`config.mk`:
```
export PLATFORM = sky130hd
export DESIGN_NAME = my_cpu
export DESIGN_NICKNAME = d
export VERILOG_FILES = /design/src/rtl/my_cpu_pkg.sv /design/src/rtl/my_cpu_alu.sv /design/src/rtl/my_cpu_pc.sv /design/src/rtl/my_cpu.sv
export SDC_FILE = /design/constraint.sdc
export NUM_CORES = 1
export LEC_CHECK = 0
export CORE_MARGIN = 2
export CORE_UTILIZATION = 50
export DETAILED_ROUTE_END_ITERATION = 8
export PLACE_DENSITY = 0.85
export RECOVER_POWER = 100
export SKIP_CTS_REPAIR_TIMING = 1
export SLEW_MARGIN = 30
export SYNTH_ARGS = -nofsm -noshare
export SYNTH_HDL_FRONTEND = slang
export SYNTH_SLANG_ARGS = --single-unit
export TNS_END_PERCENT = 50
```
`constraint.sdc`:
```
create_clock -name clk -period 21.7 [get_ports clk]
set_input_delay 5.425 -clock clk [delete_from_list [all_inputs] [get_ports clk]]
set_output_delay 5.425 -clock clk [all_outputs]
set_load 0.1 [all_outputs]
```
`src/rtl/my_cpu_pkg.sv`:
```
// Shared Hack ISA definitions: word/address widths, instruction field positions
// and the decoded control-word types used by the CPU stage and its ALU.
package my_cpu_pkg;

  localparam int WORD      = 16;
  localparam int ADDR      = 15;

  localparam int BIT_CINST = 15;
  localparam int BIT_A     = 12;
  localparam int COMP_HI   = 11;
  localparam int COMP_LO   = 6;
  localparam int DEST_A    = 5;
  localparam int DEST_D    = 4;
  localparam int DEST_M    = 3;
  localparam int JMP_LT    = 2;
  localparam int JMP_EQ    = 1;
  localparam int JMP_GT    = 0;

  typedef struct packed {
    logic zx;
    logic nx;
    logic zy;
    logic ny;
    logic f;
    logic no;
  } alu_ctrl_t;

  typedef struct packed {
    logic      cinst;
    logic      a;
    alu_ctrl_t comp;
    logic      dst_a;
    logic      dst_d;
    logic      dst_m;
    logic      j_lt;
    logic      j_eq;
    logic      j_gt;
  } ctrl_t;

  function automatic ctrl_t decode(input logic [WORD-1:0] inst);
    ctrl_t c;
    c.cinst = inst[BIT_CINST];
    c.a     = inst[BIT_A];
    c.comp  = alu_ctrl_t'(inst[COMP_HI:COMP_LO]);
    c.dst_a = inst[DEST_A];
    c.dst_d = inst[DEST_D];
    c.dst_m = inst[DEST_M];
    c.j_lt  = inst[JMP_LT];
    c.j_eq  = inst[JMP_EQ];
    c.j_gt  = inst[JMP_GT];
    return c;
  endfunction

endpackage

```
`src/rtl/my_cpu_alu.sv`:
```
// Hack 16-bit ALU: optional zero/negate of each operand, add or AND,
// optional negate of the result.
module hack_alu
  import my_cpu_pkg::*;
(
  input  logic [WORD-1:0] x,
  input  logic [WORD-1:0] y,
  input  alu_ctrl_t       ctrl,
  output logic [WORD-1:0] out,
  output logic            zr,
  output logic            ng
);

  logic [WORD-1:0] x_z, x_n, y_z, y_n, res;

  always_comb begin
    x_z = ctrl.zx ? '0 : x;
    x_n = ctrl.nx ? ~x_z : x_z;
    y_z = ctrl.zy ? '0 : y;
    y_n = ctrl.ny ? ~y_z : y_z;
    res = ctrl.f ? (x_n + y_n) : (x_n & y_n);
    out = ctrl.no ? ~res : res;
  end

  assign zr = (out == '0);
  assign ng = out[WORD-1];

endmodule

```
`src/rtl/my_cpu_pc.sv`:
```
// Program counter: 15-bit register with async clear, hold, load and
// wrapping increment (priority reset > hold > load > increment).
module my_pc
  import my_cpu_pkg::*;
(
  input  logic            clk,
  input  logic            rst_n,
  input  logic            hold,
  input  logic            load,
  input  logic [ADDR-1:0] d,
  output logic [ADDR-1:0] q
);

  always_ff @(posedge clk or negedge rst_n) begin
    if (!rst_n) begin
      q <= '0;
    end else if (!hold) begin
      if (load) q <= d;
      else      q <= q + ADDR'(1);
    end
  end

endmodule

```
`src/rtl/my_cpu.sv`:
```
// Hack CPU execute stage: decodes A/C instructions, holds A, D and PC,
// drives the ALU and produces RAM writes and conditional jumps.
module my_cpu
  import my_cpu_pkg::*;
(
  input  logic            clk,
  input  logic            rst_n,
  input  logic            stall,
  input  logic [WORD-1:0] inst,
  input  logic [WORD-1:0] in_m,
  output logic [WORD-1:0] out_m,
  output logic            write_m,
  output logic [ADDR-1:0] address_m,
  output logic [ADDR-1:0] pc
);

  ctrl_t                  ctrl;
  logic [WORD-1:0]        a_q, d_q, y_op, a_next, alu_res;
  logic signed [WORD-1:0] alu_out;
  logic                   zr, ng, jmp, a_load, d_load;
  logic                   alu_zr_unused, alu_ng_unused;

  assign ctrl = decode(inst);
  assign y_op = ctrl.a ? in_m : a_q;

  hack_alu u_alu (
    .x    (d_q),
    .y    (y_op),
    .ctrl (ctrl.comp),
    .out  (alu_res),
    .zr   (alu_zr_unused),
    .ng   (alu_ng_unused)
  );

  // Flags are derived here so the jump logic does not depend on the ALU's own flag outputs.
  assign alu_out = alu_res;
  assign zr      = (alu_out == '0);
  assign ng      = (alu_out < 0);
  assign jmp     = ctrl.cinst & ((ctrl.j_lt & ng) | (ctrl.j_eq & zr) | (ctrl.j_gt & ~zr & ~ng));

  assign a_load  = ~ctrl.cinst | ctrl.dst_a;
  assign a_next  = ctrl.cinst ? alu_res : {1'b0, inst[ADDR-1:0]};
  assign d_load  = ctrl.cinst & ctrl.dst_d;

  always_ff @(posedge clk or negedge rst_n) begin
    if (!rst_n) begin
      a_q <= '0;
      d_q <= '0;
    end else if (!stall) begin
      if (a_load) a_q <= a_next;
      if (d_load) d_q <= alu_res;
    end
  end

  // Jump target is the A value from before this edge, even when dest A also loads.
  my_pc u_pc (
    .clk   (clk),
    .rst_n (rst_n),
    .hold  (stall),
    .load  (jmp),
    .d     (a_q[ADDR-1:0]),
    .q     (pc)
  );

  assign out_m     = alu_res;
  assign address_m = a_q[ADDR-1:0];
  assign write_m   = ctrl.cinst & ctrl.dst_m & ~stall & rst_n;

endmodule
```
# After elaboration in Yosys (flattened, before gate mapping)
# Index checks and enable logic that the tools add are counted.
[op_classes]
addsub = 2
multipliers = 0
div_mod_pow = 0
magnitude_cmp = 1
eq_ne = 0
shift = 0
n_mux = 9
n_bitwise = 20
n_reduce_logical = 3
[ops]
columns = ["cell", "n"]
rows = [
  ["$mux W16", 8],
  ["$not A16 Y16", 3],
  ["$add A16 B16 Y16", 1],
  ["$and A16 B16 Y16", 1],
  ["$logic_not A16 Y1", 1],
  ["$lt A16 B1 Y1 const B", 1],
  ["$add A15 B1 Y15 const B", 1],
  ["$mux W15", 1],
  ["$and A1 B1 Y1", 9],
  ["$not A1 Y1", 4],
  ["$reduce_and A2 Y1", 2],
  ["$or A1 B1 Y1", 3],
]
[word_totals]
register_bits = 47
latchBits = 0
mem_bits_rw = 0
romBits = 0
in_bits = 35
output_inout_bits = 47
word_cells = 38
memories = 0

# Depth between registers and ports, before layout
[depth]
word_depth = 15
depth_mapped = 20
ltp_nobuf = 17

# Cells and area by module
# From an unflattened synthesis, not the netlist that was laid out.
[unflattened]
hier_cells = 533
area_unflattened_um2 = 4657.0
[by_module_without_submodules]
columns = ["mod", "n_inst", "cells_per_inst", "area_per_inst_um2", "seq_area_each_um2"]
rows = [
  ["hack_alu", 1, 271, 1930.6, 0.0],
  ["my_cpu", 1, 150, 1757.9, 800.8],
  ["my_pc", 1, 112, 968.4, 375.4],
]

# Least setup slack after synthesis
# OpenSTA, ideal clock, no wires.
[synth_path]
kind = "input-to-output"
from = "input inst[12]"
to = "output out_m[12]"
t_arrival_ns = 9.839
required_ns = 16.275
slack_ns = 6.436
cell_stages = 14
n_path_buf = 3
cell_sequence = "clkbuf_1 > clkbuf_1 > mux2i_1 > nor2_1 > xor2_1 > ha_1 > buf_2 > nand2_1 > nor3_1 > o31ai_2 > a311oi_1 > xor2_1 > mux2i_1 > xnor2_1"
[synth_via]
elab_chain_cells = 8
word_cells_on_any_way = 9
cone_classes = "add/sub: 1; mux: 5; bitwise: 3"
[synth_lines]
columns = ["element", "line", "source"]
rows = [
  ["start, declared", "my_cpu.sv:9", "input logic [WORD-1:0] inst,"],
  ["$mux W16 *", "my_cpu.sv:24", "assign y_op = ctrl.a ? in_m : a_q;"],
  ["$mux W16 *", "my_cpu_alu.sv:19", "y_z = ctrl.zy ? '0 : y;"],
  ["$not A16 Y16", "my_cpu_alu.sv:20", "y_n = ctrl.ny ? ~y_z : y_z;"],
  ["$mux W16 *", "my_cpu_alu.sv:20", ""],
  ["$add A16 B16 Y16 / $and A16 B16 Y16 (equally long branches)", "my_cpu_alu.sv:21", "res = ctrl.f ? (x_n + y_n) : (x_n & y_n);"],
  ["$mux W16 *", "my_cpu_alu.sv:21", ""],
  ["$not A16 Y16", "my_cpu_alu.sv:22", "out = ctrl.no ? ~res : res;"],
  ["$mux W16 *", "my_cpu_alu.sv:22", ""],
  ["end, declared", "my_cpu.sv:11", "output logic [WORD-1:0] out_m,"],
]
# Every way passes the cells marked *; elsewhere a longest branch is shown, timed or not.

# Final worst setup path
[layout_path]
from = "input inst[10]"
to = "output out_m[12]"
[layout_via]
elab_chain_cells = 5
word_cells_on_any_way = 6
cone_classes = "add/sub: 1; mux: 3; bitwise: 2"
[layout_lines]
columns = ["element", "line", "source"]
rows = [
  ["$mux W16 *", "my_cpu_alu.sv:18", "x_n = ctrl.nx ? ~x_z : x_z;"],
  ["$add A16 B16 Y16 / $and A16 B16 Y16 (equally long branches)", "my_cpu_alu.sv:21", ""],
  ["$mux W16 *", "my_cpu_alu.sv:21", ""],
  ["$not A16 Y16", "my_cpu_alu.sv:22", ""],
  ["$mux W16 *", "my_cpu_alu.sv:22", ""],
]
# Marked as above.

##############################

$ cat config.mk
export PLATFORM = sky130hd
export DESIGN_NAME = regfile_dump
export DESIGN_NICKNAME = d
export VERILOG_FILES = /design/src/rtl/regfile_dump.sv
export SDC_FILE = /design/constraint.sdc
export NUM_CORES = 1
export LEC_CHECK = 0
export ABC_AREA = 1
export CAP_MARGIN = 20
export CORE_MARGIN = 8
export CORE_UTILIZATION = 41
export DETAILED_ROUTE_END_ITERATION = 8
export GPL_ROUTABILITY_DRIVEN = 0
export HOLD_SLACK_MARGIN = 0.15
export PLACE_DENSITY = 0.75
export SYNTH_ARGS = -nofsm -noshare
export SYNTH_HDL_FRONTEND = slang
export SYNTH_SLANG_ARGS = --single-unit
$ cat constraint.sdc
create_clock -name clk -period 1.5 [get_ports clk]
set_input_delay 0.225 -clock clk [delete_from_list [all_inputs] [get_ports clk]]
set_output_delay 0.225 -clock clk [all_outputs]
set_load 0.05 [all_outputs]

##############################

Your assignment: Go through the entries above and count the lines holding the word "constraint"; write nothing but the number.

Answer for the task: 4